Betrayal, Bath Theatre Royal

SEVEN months ago, en route to Bath Theatre Royal to review Band of Gold and New Old Friends, we were telephoned with the news that the theatre had closed until further notice following government instructions. What an exciting relief to be back, albeit masked and distanced, in the beautiful theatre for the first of three small-scale productions of great plays leading up to Christmas.
 
Harold Pinter’s largely autobiographical Betrayal opens the “Welcome Back” season.
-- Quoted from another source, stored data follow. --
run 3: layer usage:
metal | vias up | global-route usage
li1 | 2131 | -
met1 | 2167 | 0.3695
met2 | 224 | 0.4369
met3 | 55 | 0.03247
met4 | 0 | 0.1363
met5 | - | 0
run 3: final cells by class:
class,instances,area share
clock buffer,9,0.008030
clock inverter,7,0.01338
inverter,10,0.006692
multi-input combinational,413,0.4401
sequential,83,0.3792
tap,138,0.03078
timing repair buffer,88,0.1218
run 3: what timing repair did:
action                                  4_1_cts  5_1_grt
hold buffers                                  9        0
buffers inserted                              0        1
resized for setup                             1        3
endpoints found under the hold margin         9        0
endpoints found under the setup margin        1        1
$ cat src/sv/bfa_norm.sv
// ----------------------------------------------------------------------------
// bfa_norm: divide stage and result register
// Divides each channel sum by the neighborhood count through a reciprocal
// multiply and holds the finished result until the receiver takes it.
// ----------------------------------------------------------------------------
module bfa_norm import bfa_pkg::*; (
  input  logic clk,
  input  logic rst_n,
  input  logic sum_valid,
  output logic sum_ready,
  input  sum_t sum_in,
  output logic res_valid,
  input  logic res_ready,
  output res_t res
);

  logic v2_r;
  sum_t s2_r;
  logic vo_r;
  res_t res_r;

  logic                          out_take;
  logic [RECIP_W-1:0]            rcp;
  logic [NUM_CH-1:0][PROD_W-1:0] prod;
  res_t                          res_nxt;

  always_comb begin
    out_take  = !vo_r || res_ready;
    sum_ready = !v2_r || out_take;
    rcp       = recip(s2_r.cnt);
    for (int ch = 0; ch < NUM_CH; ch++) begin
      prod[ch]             = PROD_W'(s2_r.sums[ch]) * PROD_W'(rcp);
      res_nxt.mean[ch]     = prod[ch][RECIP_SHIFT +: CH_W];
    end
    res_nxt.row  = s2_r.row;
    res_nxt.col  = s2_r.col;
    res_nxt.last = s2_r.last;
    res_valid    = vo_r;
    res          = res_r;
  end

  always_ff @(posedge clk) begin
    if (!rst_n) begin
      v2_r <= 1'b0;
      vo_r <= 1'b0;
    end else begin
      if (sum_ready) begin
        v2_r <= sum_valid;
      end
      if (out_take) begin
        vo_r <= v2_r;
      end
    end
  end

  always_ff @(posedge clk) begin
    if (sum_ready && sum_valid) begin
      s2_r <= sum_in;
    end
    if (out_take && v2_r) begin
      res_r <= res_nxt;
    end
  end

endmodule

$ cat config.mk
export PLATFORM = sky130hd
export DESIGN_NAME = bfa_norm
export DESIGN_NICKNAME = d
export VERILOG_FILES = /design/src/sv/bfa_pkg.sv /design/src/sv/bfa_norm.sv
export SDC_FILE = /design/constraint.sdc
export NUM_CORES = 1
export LEC_CHECK = 0
export BUFFER_PORTS_ARGS = -buffer_cell sky130_fd_sc_hd__buf_4
export CELL_PAD_IN_SITES_DETAIL_PLACEMENT = 1
export CELL_PAD_IN_SITES_GLOBAL_PLACEMENT = 1
export CORE_UTILIZATION = 55
export CTS_CLUSTER_SIZE = 12
export DETAILED_ROUTE_END_ITERATION = 12
export PLACE_DENSITY_LB_ADDON = 0.1
export SLEW_MARGIN = 20
export SYNTH_ARGS = -nofsm -noshare
export SYNTH_HDL_FRONTEND = slang
export SYNTH_SLANG_ARGS = --single-unit
$ cat constraint.sdc
create_clock -name clk -period 15.78 [get_ports clk]
set_input_delay 4.734 -clock clk [delete_from_list [all_inputs] [get_ports clk]]
set_output_delay 4.734 -clock clk [all_outputs]
set_load 0.005 [all_outputs]
[src/sv/bfa_pos.sv]
// ----------------------------------------------------------------------------
// bfa_pos: frame position tracking
// Holds the image size, counts stream beats in row and column form, filters
// out pixels and drains that do not belong, and derives the output position
// and the border flags of the neighborhood that the beat completes.
// ----------------------------------------------------------------------------
module bfa_pos import bfa_pkg::*; (
  input  logic              clk,
  input  logic              rst_n,
  input  logic              cfg_wr,
  input  logic [SIZE_W-1:0] cfg_data,
  input  logic              in_acc,
  input  logic              req_type,
  output logic              take,
  output pos_t              pos
);

  logic [SIZE_W-1:0]  size_r, size_nxt;
  logic [SIZE_W-1:0]  row_r, row_nxt;
  logic [COORD_W-1:0] col_r, col_nxt;

  logic              pix_phase;
  logic              at_last;
  logic              col_wrap;
  logic              col_zero;
  logic [SIZE_W-1:0] out_r;
  logic [SIZE_W-1:0] out_c;

  always_comb begin
    pix_phase = row_r < size_r;
    take      = in_acc && ((req_type == REQ_PIXEL && pix_phase) ||
                           (req_type == REQ_DRAIN && !pix_phase));
    at_last   = row_r == size_r + SIZE_W'(1);
    col_wrap  = ({1'b0, col_r} + SIZE_W'(1)) == size_r;
    col_zero  = col_r == '0;

    // A beat at column zero closes the last column of the row two above.
    out_r = col_zero ? (row_r - SIZE_W'(2)) : (row_r - SIZE_W'(1));
    out_c = col_zero ? (size_r - SIZE_W'(1)) : ({1'b0, col_r} - SIZE_W'(1));

    pos.emit     = (row_r >= SIZE_W'(2)) || (row_r == SIZE_W'(1) && !col_zero);
    pos.last     = at_last;
    pos.top_ok   = out_r != '0;
    pos.bot_ok   = (out_r + SIZE_W'(1)) < size_r;
    pos.left_ok  = out_c != '0;
    pos.right_ok = !col_zero;
    pos.row      = out_r[COORD_W-1:0];
    pos.col      = out_c[COORD_W-1:0];
    pos.addr     = col_r;
  end

  always_comb begin
    size_nxt = size_r;
    row_nxt  = row_r;
    col_nxt  = col_r;
    if (cfg_wr) begin
      if (cfg_data == '0) begin
        size_nxt = SIZE_W'(1);
      end else if (cfg_data > SIZE_W'(MAX_SIZE)) begin
        size_nxt = SIZE_W'(MAX_SIZE);
      end else begin
        size_nxt = cfg_data;
      end
      row_nxt = '0;
      col_nxt = '0;
    end else if (take) begin
      if (at_last) begin
        row_nxt = '0;
        col_nxt = '0;
      end else if (col_wrap) begin
        row_nxt = row_r + SIZE_W'(1);
        col_nxt = '0;
      end else begin
        col_nxt = col_r + COORD_W'(1);
      end
    end
  end

  always_ff @(posedge clk) begin
    if (!rst_n) begin
      size_r <= SIZE_W'(MAX_SIZE);
      row_r  <= '0;
      col_r  <= '0;
    end else begin
      size_r <= size_nxt;
      row_r  <= row_nxt;
      col_r  <= col_nxt;
    end
  end

endmodule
Directed by Jonathan Church, this 1978 play looks back on the playwright’s now famous lengthy affair with broadcaster Joan Bakewell, who was at the time dubbed “the thinking man’s crumpet.”  It’s cruel to everyone, funny, and much more accessible than many of Pinter’s plays, and it is performed backwards, with the end of the affair opening the action.
 
Requiring only four actors, it’s a perfect piece for these Covid-19 days. Bath Theatre Royal, whose director Danny Moar has kept admirably quiet while many of his fellow directors have bemoaned their apparently exclusive and unique fates, must be hoping that this portable and bubbled production will have a life after its three week season, easily fitting into other socially-distanced and long-empty theatres.
 
Betrayal is about Gerry and Robert and their friendship of many years. Gerry is a literary agent and Cambridge graduate, while Robert, from Oxford, is a publisher.  Robert’s wife, Emma, is also Gerry’s mistress. Gerry is married to a doctor, Judith.Their relationships are littered with little betrayals and the audience, watching the story furl back up, is taken in to the complexities of truth, loyalty and deception. For some reason I was reminded of Yasmina Reza’s ART in these justifications and casual flaying of male friendships and their total disregard for the feelings of the women in their lives. Nothing new there, then. 
 
The Bath cast, Edward Bennett, Nancy Carroll and Joseph Millson, with Bristol actor Chris Bianchi, nail Pinter’s characters with their bragging entitlement, neuroses and extravagantly selfish lies. When the truth comes out, it’s shocking. This brilliantly spare production makes for a timeless story set in a recognisable period, and if you can just forget the failed actor David Baron who became the garlanded and idolised Harold Pinter, and how he shafted his former lover, you might, watching Bennett’s performance, find just a glimmer of understanding. The charismatic and versatile Millson brings poetic conflict to Robert. 
 
Joan Bakewell was apparently unhappy with her (surely deeply unfair) characterisation as a brittle and rather shallow woman – Nancy Carroll certainly captures Pinter’s harsh image, but there is room in her performance for sympathy (at least from female members of the audience).
 
In these days of Fake News, bombast and uber-egocentricity, Betrayal is a play to make you think, and I’ve never seen it more compellingly done than it is in Bath, where it is on stage until Saturday 31st October.